↓

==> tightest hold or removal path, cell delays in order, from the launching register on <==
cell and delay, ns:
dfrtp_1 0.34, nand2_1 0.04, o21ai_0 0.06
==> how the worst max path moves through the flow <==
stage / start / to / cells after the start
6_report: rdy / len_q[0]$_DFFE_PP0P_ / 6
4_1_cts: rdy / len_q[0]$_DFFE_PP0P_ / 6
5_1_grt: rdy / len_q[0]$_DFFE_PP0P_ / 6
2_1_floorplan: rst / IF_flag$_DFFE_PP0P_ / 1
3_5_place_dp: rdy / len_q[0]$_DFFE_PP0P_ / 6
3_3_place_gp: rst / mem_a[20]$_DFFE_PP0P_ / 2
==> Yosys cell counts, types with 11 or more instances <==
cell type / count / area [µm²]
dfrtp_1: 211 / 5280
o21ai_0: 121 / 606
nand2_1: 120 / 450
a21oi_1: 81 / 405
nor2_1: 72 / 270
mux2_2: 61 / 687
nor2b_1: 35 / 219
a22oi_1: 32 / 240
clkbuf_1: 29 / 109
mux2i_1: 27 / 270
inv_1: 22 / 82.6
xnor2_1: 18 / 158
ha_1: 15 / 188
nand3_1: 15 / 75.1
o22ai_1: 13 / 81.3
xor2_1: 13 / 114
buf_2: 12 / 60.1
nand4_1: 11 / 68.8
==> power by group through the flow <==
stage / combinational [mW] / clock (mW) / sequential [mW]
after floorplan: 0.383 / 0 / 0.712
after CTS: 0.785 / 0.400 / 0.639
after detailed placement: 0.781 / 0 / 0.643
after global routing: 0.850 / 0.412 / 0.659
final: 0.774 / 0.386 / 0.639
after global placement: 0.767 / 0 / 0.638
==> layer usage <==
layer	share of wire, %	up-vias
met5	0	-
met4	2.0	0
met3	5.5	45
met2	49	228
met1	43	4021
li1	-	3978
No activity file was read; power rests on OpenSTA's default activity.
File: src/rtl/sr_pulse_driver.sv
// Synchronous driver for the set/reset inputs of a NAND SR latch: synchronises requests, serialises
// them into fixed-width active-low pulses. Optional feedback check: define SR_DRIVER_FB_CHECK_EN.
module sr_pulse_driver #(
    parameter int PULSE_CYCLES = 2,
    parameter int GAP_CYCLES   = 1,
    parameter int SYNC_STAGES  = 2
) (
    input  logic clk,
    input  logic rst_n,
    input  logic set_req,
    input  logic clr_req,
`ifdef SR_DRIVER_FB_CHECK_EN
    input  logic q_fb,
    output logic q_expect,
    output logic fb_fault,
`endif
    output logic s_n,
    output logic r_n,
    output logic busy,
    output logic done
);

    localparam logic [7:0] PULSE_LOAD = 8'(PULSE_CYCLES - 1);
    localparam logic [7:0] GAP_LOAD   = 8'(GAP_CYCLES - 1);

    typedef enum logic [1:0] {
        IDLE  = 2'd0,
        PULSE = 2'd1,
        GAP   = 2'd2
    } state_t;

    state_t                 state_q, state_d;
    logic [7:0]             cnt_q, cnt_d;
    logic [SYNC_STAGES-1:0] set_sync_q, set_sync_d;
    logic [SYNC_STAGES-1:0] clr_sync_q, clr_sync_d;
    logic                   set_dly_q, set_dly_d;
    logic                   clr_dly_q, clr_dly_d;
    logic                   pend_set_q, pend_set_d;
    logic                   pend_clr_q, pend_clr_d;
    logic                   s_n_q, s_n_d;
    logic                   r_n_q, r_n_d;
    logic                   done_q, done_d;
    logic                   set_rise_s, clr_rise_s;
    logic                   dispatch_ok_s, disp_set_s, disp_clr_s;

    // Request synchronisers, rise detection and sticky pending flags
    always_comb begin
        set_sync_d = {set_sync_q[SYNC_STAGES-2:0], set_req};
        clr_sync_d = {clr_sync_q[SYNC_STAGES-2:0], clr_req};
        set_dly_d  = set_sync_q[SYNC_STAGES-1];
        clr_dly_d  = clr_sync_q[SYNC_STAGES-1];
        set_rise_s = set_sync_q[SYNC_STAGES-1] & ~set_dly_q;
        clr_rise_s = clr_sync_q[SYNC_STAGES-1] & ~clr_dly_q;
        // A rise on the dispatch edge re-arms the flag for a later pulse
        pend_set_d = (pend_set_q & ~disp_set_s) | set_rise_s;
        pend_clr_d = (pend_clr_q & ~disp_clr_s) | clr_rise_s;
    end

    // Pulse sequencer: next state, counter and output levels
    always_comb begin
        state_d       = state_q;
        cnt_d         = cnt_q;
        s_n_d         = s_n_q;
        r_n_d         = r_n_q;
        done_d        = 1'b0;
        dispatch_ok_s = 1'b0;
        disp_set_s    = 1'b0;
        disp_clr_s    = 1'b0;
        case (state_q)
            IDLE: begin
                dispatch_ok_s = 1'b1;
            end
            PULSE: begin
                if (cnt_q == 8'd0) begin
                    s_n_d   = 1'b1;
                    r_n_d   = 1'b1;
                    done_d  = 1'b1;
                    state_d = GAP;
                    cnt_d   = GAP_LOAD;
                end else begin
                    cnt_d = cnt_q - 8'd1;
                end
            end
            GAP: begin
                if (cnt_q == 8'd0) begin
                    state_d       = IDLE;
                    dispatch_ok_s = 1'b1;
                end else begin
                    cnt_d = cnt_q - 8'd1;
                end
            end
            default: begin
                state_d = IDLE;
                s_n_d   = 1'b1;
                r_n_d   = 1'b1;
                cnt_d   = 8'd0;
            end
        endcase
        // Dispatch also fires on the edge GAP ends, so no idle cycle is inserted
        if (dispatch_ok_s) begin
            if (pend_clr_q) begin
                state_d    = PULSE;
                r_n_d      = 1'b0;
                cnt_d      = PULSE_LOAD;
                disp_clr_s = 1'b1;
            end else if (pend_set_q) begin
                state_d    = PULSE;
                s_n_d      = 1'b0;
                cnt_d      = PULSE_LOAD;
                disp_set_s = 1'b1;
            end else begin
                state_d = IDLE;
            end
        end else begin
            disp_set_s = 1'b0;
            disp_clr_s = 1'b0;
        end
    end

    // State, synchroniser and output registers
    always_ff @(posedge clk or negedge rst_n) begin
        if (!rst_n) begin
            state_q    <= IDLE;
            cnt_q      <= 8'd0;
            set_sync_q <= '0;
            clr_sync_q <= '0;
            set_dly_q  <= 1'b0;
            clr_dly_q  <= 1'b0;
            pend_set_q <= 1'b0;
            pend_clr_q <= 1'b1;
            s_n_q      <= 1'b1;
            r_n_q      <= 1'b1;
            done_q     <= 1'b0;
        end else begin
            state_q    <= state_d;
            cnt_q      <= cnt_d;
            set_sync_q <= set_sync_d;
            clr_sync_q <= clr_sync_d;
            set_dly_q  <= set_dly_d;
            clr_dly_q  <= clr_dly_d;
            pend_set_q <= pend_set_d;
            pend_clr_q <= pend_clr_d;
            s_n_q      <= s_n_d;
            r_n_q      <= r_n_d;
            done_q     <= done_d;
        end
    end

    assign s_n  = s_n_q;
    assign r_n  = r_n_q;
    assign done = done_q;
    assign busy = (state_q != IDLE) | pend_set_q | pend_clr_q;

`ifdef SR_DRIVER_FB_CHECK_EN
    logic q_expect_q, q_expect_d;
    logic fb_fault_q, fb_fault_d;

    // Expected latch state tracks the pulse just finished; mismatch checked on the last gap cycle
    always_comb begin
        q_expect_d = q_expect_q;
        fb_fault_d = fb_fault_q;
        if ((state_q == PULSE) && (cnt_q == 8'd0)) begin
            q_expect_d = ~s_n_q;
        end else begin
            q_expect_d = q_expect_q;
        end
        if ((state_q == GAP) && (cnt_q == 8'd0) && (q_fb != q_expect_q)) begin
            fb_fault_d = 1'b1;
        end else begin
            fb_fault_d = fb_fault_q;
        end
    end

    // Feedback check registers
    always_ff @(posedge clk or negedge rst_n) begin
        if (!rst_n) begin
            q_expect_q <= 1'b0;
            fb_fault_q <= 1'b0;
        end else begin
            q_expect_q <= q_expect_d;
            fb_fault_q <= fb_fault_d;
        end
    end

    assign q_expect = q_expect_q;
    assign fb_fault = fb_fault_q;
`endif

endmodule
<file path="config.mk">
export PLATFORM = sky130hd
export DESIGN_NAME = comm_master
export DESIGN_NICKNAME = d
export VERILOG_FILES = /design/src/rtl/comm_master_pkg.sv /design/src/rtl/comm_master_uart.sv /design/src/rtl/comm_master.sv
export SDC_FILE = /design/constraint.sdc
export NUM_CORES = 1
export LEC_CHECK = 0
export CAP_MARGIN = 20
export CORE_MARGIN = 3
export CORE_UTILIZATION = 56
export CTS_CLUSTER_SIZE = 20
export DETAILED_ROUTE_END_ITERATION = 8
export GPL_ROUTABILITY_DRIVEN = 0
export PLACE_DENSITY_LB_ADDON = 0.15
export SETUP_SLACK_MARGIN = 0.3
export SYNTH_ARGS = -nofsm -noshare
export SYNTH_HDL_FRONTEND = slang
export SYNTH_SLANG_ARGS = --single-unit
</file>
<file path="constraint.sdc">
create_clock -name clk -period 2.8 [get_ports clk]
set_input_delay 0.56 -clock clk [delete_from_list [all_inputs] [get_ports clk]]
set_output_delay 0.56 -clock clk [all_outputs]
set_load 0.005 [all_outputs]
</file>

↑

▶ _To do_:
Gather every line from the listing above in which "flow" appears, and copy those lines.

▶ _Exercise answer_:
==> how the worst max path moves through the flow <==
==> power by group through the flow <==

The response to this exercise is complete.